_Data under study:_
### src/rtl/lead_io_pkg.sv
package lead_io_pkg;
  localparam int DATA_W = 8;
  localparam int ADDR_W = 3;
  localparam logic [ADDR_W-1:0] ADDR_DIR   = 3'd0;
  localparam logic [ADDR_W-1:0] ADDR_DATA  = 3'd1;
  localparam logic [ADDR_W-1:0] ADDR_STATE = 3'd2;
  localparam logic [ADDR_W-1:0] ADDR_TEST  = 3'd3;
endpackage

### src/rtl/lead_io_regs.sv
module lead_io_regs
  import lead_io_pkg::*;
#(
  parameter int N_LEADS = 6,
  parameter logic [DATA_W-1:0] DIR_RST = 8'h0C
) (
  input  logic                clk_i,
  input  logic                rst_ni,
  input  logic                wr_en_i,
  input  logic [ADDR_W-1:0]   addr_i,
  input  logic [DATA_W-1:0]   wdata_i,
  input  logic [N_LEADS-1:0]  state_i,
  output logic [N_LEADS-1:0]  dir_o,
  output logic [N_LEADS-1:0]  pend_o,
  output logic [DATA_W-1:0]   rdata_o
);
  logic [N_LEADS-1:0] dir_q, pend_q;
  logic [DATA_W-1:0]  test_q;

  always_ff @(posedge clk_i or negedge rst_ni) begin
    if (!rst_ni) begin
      dir_q  <= DIR_RST[N_LEADS-1:0];
      pend_q <= '0;
      test_q <= '0;
    end else if (wr_en_i) begin
      case (addr_i)
        ADDR_DIR:  dir_q  <= wdata_i[N_LEADS-1:0];
        ADDR_DATA: pend_q <= wdata_i[N_LEADS-1:0];
        ADDR_TEST: test_q <= wdata_i;
        default: ;  // state register and unmapped: write dropped
      endcase
    end
  end

  always_comb begin
    rdata_o = '0;
    case (addr_i)
      ADDR_DIR:   rdata_o[N_LEADS-1:0] = dir_q;
      ADDR_DATA:  rdata_o[N_LEADS-1:0] = pend_q;
      ADDR_STATE: rdata_o[N_LEADS-1:0] = state_i;
      ADDR_TEST:  rdata_o = test_q;
      default:    rdata_o = '0;
    endcase
  end

  assign dir_o  = dir_q;
  assign pend_o = pend_q;
endmodule

### src/rtl/lead_io_frame.sv
module lead_io_frame #(
  parameter int N_LEADS = 6
) (
  input  logic               clk_i,
  input  logic               rst_ni,
  input  logic               fsync_i,
  input  logic [N_LEADS-1:0] pend_i,
  input  logic [N_LEADS-1:0] dir_i,
  input  logic [N_LEADS-1:0] lead_in_i,
  output logic [N_LEADS-1:0] lead_oe_o,
  output logic [N_LEADS-1:0] lead_out_o,
  output logic [N_LEADS-1:0] state_o
);
  logic               fs_d_q;
  logic               fs_rise;
  logic [N_LEADS-1:0] live_q, state_q;

  assign fs_rise = fsync_i & ~fs_d_q;

  always_ff @(posedge clk_i or negedge rst_ni) begin
    if (!rst_ni) begin
      fs_d_q  <= 1'b0;
      live_q  <= '0;
      state_q <= '0;
    end else begin
      fs_d_q <= fsync_i;
      if (fs_rise) begin
        live_q  <= pend_i;   // value pending before this edge
        state_q <= lead_in_i;
      end
    end
  end

  for (genvar g = 0; g < N_LEADS; g++) begin : g_lead
    assign lead_oe_o[g]  = dir_i[g];
    assign lead_out_o[g] = dir_i[g] & live_q[g];
  end

  assign state_o = state_q;
endmodule

### src/rtl/lead_io_bank.sv
module lead_io_bank
  import lead_io_pkg::*;
#(
  parameter int N_LEADS = 6,
  parameter logic [DATA_W-1:0] DIR_RST = 8'h0C
) (
  input  logic               clk_i,
  input  logic               rst_ni,
  input  logic               fsync_i,
  input  logic               wr_en_i,
  input  logic [ADDR_W-1:0]  addr_i,
  input  logic [DATA_W-1:0]  wdata_i,
  output logic [DATA_W-1:0]  rdata_o,
  input  logic [N_LEADS-1:0] lead_in_i,
  output logic [N_LEADS-1:0] lead_oe_o,
  output logic [N_LEADS-1:0] lead_out_o
);
  logic [N_LEADS-1:0] dir, pend, state;

  lead_io_regs #(.N_LEADS(N_LEADS), .DIR_RST(DIR_RST)) u_regs (
    .clk_i, .rst_ni, .wr_en_i, .addr_i, .wdata_i,
    .state_i(state), .dir_o(dir), .pend_o(pend), .rdata_o
  );

  lead_io_frame #(.N_LEADS(N_LEADS)) u_frame (
    .clk_i, .rst_ni, .fsync_i,
    .pend_i(pend), .dir_i(dir), .lead_in_i,
    .lead_oe_o, .lead_out_o, .state_o(state)
  );
endmodule

### config.mk
export PLATFORM = sky130hd
export DESIGN_NAME = lead_io_bank
export DESIGN_NICKNAME = d
export VERILOG_FILES = /design/src/rtl/lead_io_pkg.sv /design/src/rtl/lead_io_regs.sv /design/src/rtl/lead_io_frame.sv /design/src/rtl/lead_io_bank.sv
export SDC_FILE = /design/constraint.sdc
export NUM_CORES = 1
export LEC_CHECK = 0
export BUFFER_PORTS_ARGS = -buffer_cell sky130_fd_sc_hd__buf_2
export CAP_MARGIN = 20
export CORE_ASPECT_RATIO = 1.4
export CORE_MARGIN = 5
export CORE_UTILIZATION = 40
export CTS_BUF_LIST = sky130_fd_sc_hd__clkbuf_4
export CTS_CLUSTER_SIZE = 20
export DETAILED_ROUTE_END_ITERATION = 6
export PLACE_DENSITY = 0.67
export SLEW_MARGIN = 5
export SYNTH_ARGS = -nofsm -noshare
export SYNTH_HDL_FRONTEND = slang
export SYNTH_SLANG_ARGS = --single-unit
### constraint.sdc
create_clock -name clk_i -period 1.1 [get_ports clk_i]
set_input_delay 0.22 -clock clk_i [delete_from_list [all_inputs] [get_ports clk_i]]
set_output_delay 0.22 -clock clk_i [all_outputs]
set_load 0.1 [all_outputs]
==> impl_metrics.json, run 1 <==
{
  "multiInputGateArea_um2": 933.4,
  "place_area_um2": 2544,
  "worst_slew_pin_slew_ns": 0.3561,
  "slew_violations": 0,
  "regArea_um2": 850.8,
  "max_freq_mhz": 596.4,
  "hold_class": "in2reg",
  "path_clk_slew_ns": 0.11,
  "ys_seq_area_frac": 0.5458,
  "finalSetupViolCount": 26,
  "yosys.cell_types.count": 17,
  "syn_area_um2": 1518,
  "endpoint_kind": "primary output",
  "rsz0062_at_grt": "true",
  "critical_path.max_fanout": 2,
  "path_class": "reg2out",
  "final_cell_mix": "27 x dfrtp_1, 22 x buf_12, 21 x buf_4",
  "power_density_nw_per_um2": 1988,
  "pre_cts_ws_ns": -0.3779,
  "grt-ovfl-total": 0,
  "leakagePower_nw": 1.198,
  "gp_congestion": 0.7546,
  "synthCells": 105,
  "synth_nets": 126,
  "core_area_um2": 3676,
  "fin_worst_skew_ns": 0.01422,
  "clk_path_buf_depth": 2,
  "dr_total_vias": 1147,
  "rows": 26,
  "grt_pass1_vias": 1336,
  "ir_drop_v": 0.001819,
  "via_per_inst": 5.167,
  "cp-start-kind": "flip-flop",
  "cts_buffers": 5,
  "cts_sinks": 33,
  "die_h_um": 82.89,
  "fin_area_um2": 2725,
  "period_share": 1.524,
  "port_buffers": 40,
  "synthTopCellsByArea": "dfrtp_1 51%, mux2_2 24%, mux2i_1 7.9%",
  "p_total_mw": 5.419,
  "wirelength_mm": 3.996,
  "fin_nets": 200,
  "cap_violations": 0,
  "initial_core_util": 0.4129,
  "first_pass_iters": 4,
  "hold_violations": 0,
  "area_growth_pct": 79.55,
  "layout_commonest_cell": "dfrtp_1",
  "dieArea_um2": 5144,
  "ys_seq_elements": 33,
  "ant_nets": 0,
  "insertedDiodeCount": 0,
  "tns_ns": -7.851,
  "drive_gt1_frac": 0.8056,
  "grt_max_degree": 22,
  "hpwl_mm": 3.075,
  "drt-initial-drc-count": 16,
  "dieWidth_um": 62.06,
  "num_io_pins": 41,
  "h-tree-depth": 2,
  "arrival_ns": 1.46,
  "synth_top_area_share": 0.5111,
  "syn_avg_cell_area_um2": 14.45,
  "period_needed_ns": 1.677,
  "clock_latency_ns": 0.34,
  "ctsRootBufferMaster": "clkbuf_4",
  "synth_top_area_cell": "dfrtp_1",
  "antenna_found_initial": 0,
  "violations": "setup timing",
  "worstPathRequired_ns": 0.88,
  "outcome": "complete, but fails checks",
  "grt.total_usage": 0.1765,
  "cts_tree": "built",
  "maxSlewHeadroom": 0.7626,
  "yosysWarnings": 0,
  "drc": 0,
  "wire_per_inst_um": 18.00,
  "fillers": 241,
  "postLayoutSetupSlackWorst_ns": -0.5767,
  "grt_pass1_wl_mm": 6.644
}
==> layout make-up <==
| type | count | share of cell area |
|---|---|---|
| Multi-Input combinational cell | 66 | 0.3425 |
| Sequential cell | 33 | 0.3122 |
| Timing Repair Buffer | 73 | 0.2971 |
| Tap cell | 42 | 0.01928 |
| Clock inverter | 3 | 0.01515 |
| Clock buffer | 5 | 0.01377 |
==> worst paths after layout <==
path / start / endpoint / slack (ns) / cells after the start
max in group asynchronous: rst_ni / u_regs.dir_o[3]$_DFFE_PN1P_ / 0.31 / 3
setup / recovery: u_regs.dir_o[3]$_DFFE_PN1P_ / rdata_o[3] / -0.58 / 3
min in group asynchronous: rst_ni / u_frame.state_o[1]$_DFFE_PN0P_ / 0.30 / 2
hold reg to reg: u_regs.test_q[1]$_DFFE_PN0P_ / u_regs.test_q[1]$_DFFE_PN0P_ / 0.51 / 1
setup reg to reg: u_frame.fs_d_q$_DFF_PN0_ / u_frame.state_o[3]$_DFFE_PN0P_ / -0.05 / 3
hold / removal: fsync_i / u_frame.fs_d_q$_DFF_PN0_ / 0.03 / 1
==> logic make-up (layout without fill, tap and decap cells) <==
family / Yosys count / count (layout) / share of synthesized area
AO/OA/AOI/OAI: 6 / 6 / 0.02473
buffers and inverters: 6 / 81 / 0.02555
flip-flops: 33 / 33 / 0.5458
multiplexers: 44 / 44 / 0.3166
AND/OR/NAND/NOR: 16 / 16 / 0.08738
==> power by group <==
part,switching [mW],internal (mW)
registers,0.220,1.52
clock network,0.422,0.470
logic,1.50,1.28
total,2.15,3.27
==> what timing repair did <==
action,4_1_cts,5_1_grt
hold buffers,1,0
gates resized for setup,16,8
pin swaps,9,0
hold endpoints to repair,12,0
setup buffers,2,5
setup endpoints to repair,32,26
==> worst max-delay path, cell delays in order, from the launching register on <==
cell and delay [ns]:
dfstp_4 0.65, mux2i_4 0.07, o22ai_4 0.19, buf_12 0.20
==> metal layers <==
metal | GRT usage | share of wire
met5 | 0 | 0
met4 | 0.05212 | 0.0095
met3 | 0.03882 | 0.054
met2 | 0.3009 | 0.56
met1 | 0.2126 | 0.37
==> registers in the layout, summed over array words and instances (netlist names) <==
| signal | count |
|---|---|
| u_regs.dir_o | 6 |
| u_regs.test_q | 8 |
| u_frame.live_q | 6 |
| u_frame.fs_d_q | 1 |
| u_frame.state_o | 6 |
| u_regs.pend_o | 6 |
==> synthesized netlist by cell type, drive strengths merged <==
master  instances
and2            6
nand4b          1
nor2b           1
mux2           32
nand2           1
nor3b           2
or2             1
dfstp           2
clkbuf          3
nand2b          2
buf             3
and4bb          1
nor4b           1
dfrtp          31
mux2i          12
o22ai           6
==> metrics by stage <==
step                utilization  hold WS [ns]  std cells
floorplan                     -      -0.07559        105
global placement         0.6920        0.1384        210
detailed placement       0.6920        0.1405        210
CTS                      0.7352       0.01460        221
global route             0.7413      0.008069        222
finish                   0.7413       0.02826        222
No activity file was read; power rests on OpenSTA's default activity.
==> inputs of run 2 (changes only) <==
- CAP_MARGIN: 20 -> unset
- clock period: 1.1 -> 1.4 ns (I/O delays scaled with it)
==> run 2 against run 1 <==
Against the previous run: largest power group unchanged; highest routed layer unchanged; first-iteration DRC count up 63%; clock skew down 0.0076 ns; flip-flop and latch count unchanged; the run still ends with setup timing left; non-clock buffer count down 9; sequential power down 21%; cell area down 3.8%; die area unchanged.
==> impl_metrics.json, run 2 (synthesized netlist as in run 1, its figures left out) <==
{
  "rsz0062_at_grt": "true",
  "grt_max_degree": 34,
  "worstPathRequired_ns": 1.12,
  "cap_violations": 0,
  "postLayoutSetupSlackWorst_ns": -0.2959,
  "clock_latency_ns": 0.33,
  "period_needed_ns": 1.696,
  "layout_commonest_cell": "mux2_2",
  "critical_path.max_fanout": 3,
  "violations": "setup timing",
  "p_total_mw": 4.082,
  "startpoint": "u_regs.dir_o[2]$_DFFE_PN1P_",
  "power_density_nw_per_um2": 1557,
  "dieArea_um2": 5144,
  "pre_cts_ws_ns": -0.1364,
  "initial_core_util": 0.4129,
  "arrival_ns": 1.42,
  "cts_sinks": 33,
  "ctsRootBufferMaster": "clkbuf_4",
  "fin_area_um2": 2623,
  "finalSetupViolCount": 18,
  "largest_register_ffs": 8,
  "placed_cells": 193,
  "die_h_um": 82.89,
  "gp_congestion": 0.7101,
  "cp-start-kind": "flip-flop",
  "insertedDiodeCount": 0,
  "final_cell_mix": "32 x mux2_2, 27 x dfrtp_1, 26 x buf_12",
  "via_per_inst": 5.216,
  "worst_slew_pin_slew_ns": 0.4145,
  "period_share": 1.211,
  "slowest_delay_ns": 0.65,
  "place_area_um2": 2384,
  "grt_pass1_vias": 1253,
  "min-delay-start": "fsync_i",
  "num_io_pins": 41,
  "slowest_stage": "dfstp_4",
  "cts_buffers": 5,
  "fin_cells": 213,
  "endpoint_kind": "primary output",
  "port_buffers": 40,
  "grt-ovfl-total": 0,
  "ant_nets": 0,
  "antenna_found_initial": 0,
  "path_class": "reg2out",
  "path_clk_slew_ns": 0.09,
  "hold_class": "in2reg",
  "maxSlewHeadroom": 0.7236,
  "top_register": "u_regs.test_q",
  "grt.total_usage": 0.1681,
  "wirelength_mm": 3.755,
  "area_growth_pct": 72.79,
  "fin_nets": 191,
  "rows": 26,
  "r2r-start": "u_frame.fs_d_q$_DFF_PN0_",
  "dr_total_vias": 1111,
  "hpwl_mm": 2.793,
  "hold_violations": 0,
  "wire_per_inst_um": 17.63,
  "max_freq_mhz": 589.7,
  "ir_drop_v": 0.001394,
  "first_pass_iters": 2,
  "cts_tree": "built",
  "drc": 0,
  "grt_pass1_wl_mm": 6.265,
  "slew_violations": 0,
  "h-tree-depth": 2,
  "drt-initial-drc-count": 26,
  "clk_path_buf_depth": 2,
  "leakagePower_nw": 1.114,
  "drive_gt1_frac": 0.8070,
  "core_area_um2": 3676,
  "crit_chain": "mux2i_4 > o22ai_4 > buf_12",
  "outcome": "complete, but fails checks",
  "dieWidth_um": 62.06,
  "fin_worst_skew_ns": 0.006661
}
[run 2: worst max-delay path: cells and delay by family (launching register included)]
| family | cells | cell delay [ns] |
|---|---|---|
| AOI/OAI and AO/OA | 1 | 0.17 |
| buffers and inverters | 1 | 0.20 |
| DFF | 1 | 0.65 |
| muxes | 1 | 0.07 |
[run 2: what timing repair did]
action                                  CTS  global route
hold buffers                              1             0
cloned                                    0             0
pin swaps                                 5             0
hold endpoints to repair                 31             0
resized for setup                         9             2
endpoints found under the setup margin   15            20
buffers inserted                          9             2
[run 2: routing by layer]
layer / track usage / share of wire / up-vias
li1: - / - / 513
met1: 0.2010 / 0.39 / 562
met2: 0.2764 / 0.54 / 31
met3: 0.04503 / 0.044 / 5
met4: 0.06371 / 0.017 / 0
met5: 0 / 0 / -
[run 2: through the flow]
| stage | TNS [ns] | hold slack [ns] | util |
|---|---|---|---|
| detailed placement | -1.230 | 0.3287 | 0.6484 |
| global route | -3.999 | 0.05383 | 0.7134 |
| global placement | -0.8559 | 0.3184 | 0.6484 |
| CTS | -3.265 | 0.06504 | 0.7039 |
| finish | -3.001 | 0.08213 | 0.7134 |
| floorplan | -2.658 | -0.01559 | - |
[run 2: cell type report]
cell class                 count  area, um2
multi-input combinational     66      878.3
clock buffer                   8      60.06
sequential                    33      850.8
tap                           42      52.55
timing repair buffer          64      780.7
fill                         256       1054
[run 2: path summary, 6_finish.rpt]
kind	to	slack [ns]	cells after the start
setup / recovery	rdata_o[2]	-0.30	3
hold / removal	u_frame.fs_d_q$_DFF_PN0_	0.08	1
setup reg to reg	u_frame.live_q[5]$_DFFE_PN0P_	0.20	2
hold reg to reg	u_regs.test_q[2]$_DFFE_PN0P_	0.52	1
max in group asynchronous	u_regs.dir_o[1]$_DFFE_PN0P_	0.57	3
min in group asynchronous	u_regs.pend_o[4]$_DFFE_PN0P_	0.49	3
[run 2: where the power goes]
part           switching (mW)  internal (mW)  total (mW)
Clock                   0.293          0.258       0.551
Combinational            1.17          0.992        2.16
Sequential              0.172           1.20        1.37
Total                    1.64           2.45        4.08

_What you will do:_ What is needed is every line from the data above that includes the string "registers", copied out.

_Result for this task:_
registers,0.220,1.52
==> registers in the layout, summed over array words and instances (netlist names) <==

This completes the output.